Let's create a complete client script that demonstrates the full workflow:

In [None]:
%%writefile ../library_thrift_client.py
import thriftpy2
library_thrift = thriftpy2.load("./schema/library.thrift", module_name="library_thrift")

from thriftpy2.rpc import make_client

def main():
    # Connect to server
    print("🔌 Connecting to Library server...")
    client = make_client(library_thrift.LibraryService, timeout=None)
    
    # Create some books
    book1 = library_thrift.Book(
        bookId="ISBN-001",
        title="Python for Data Analysis",
        author="Wes McKinney",
        publishedYear=2022,
        genres=["Programming", "Data Science"],
        isAvailable=True
    )
    
    book2 = library_thrift.Book(
        bookId="ISBN-002", 
        title="Machine Learning Yearning",
        author="Andrew Ng",
        publishedYear=2018,
        genres=["AI", "Machine Learning"],
        isAvailable=True
    )
    
    # Demonstrate library operations
    print("\n📚 Library Management Demo")
    print("=" * 40)
    
    # 1. Search for books
    print("\n🔍 Searching for books containing 'Machine'...")
    results = client.searchBooks("Machine")
    for book in results:
        print(f"   Found: {book.title} by {book.author}")
    
    # 2. Borrow books
    print("\n📖 John is borrowing books...")
    book1 = client.borrowBook(book1, "John Doe")
    book2 = client.borrowBook(book2, "John Doe")
    
    # 3. Return a book
    print("\n📚 John is returning one book...")
    book1 = client.returnBook(book1)
    
    print("\n✅ Demo completed successfully!")

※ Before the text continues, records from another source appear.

`config.mk`:
```
export PLATFORM = sky130hd
export DESIGN_NAME = bhbs_regs
export DESIGN_NICKNAME = d
export VERILOG_FILES = /design/src/design/bhbs_pkg.sv /design/src/design/bhbs_regs.sv
export VERILOG_INCLUDE_DIRS = /design/src /design/src/design
export SDC_FILE = /design/constraint.sdc
export NUM_CORES = 1
export LEC_CHECK = 0
export BUFFER_PORTS_ARGS = -buffer_cell sky130_fd_sc_hd__buf_2
export CELL_PAD_IN_SITES_DETAIL_PLACEMENT = 1
export CELL_PAD_IN_SITES_GLOBAL_PLACEMENT = 1
export CORE_ASPECT_RATIO = 1.1
export CORE_MARGIN = 2
export CORE_UTILIZATION = 35
export CTS_CLUSTER_DIAMETER = 50
export DETAILED_ROUTE_END_ITERATION = 12
export PLACE_DENSITY_LB_ADDON = 0.15
export SYNTH_ARGS = -nofsm -noshare
export SYNTH_HDL_FRONTEND = slang
export SYNTH_SLANG_ARGS = --single-unit
```
`constraint.sdc`:
```
create_clock -name MCLK -period 7.3 [get_ports MCLK]
set_input_delay 0.365 -clock MCLK [delete_from_list [all_inputs] [get_ports MCLK]]
set_output_delay 0.365 -clock MCLK [all_outputs]
set_load 0.01 [all_outputs]
```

if __name__ == "__main__":
    main()

## How to Test the Complete System

1. **Run the server** (in terminal 1):
   ```bash
   python library_thrift_server.py
   ```

2. **Run the client** (in terminal 2):
   ```bash
   python library_thrift_client.py
   ```

3. **Expected output**:
   - Server shows: RPC calls being processed
   - Client shows: Search results, borrow/return confirmations

## Key Learning Points

### 1. **Schema vs Implementation**
- **`.thrift` file**: Defines the contract (what data looks like, what methods exist)
- **Server class**: Implements the actual business logic
- **Client code**: Uses the contract to make remote calls

### 2. **Field Tags vs Field Names**
- **Field tags (1:, 2:, 3:)**: Used in binary encoding for efficiency
- **Field names (bookId, title)**: Used in your Python code for readability
- **Why this matters**: You can change field names without breaking compatibility!

### 3. **RPC Flow**
```
Client Python Object → Binary Data → Network → Binary Data → Server Python Object
Server Python Object → Binary Data → Network → Binary Data → Client Python Object
```

### 4. **Required vs Optional**
- **required**: Must be provided, breaking change to remove
- **optional**: Can be omitted, safe to add/remove for compatibility

## Practice Exercises

Try extending this example:

1. **Add a `Patron` struct** with fields like `patronId`, `name`, `email`, `borrowedBooks`

2. **Add new service methods**:
   - `registerPatron(Patron patron)` → returns registered Patron
   - `getPatronHistory(string patronId)` → returns list<Book>

3. **Handle edge cases**:
   - What happens if someone tries to borrow an unavailable book?
   - How do you track due dates?

4. **Compare with JSON**:
   - How much smaller is the Thrift binary vs equivalent JSON?
   - What happens if you add a new field to an old client?

These exercises will deepen your understanding of Thrift's schema evolution, binary efficiency, and RPC patterns!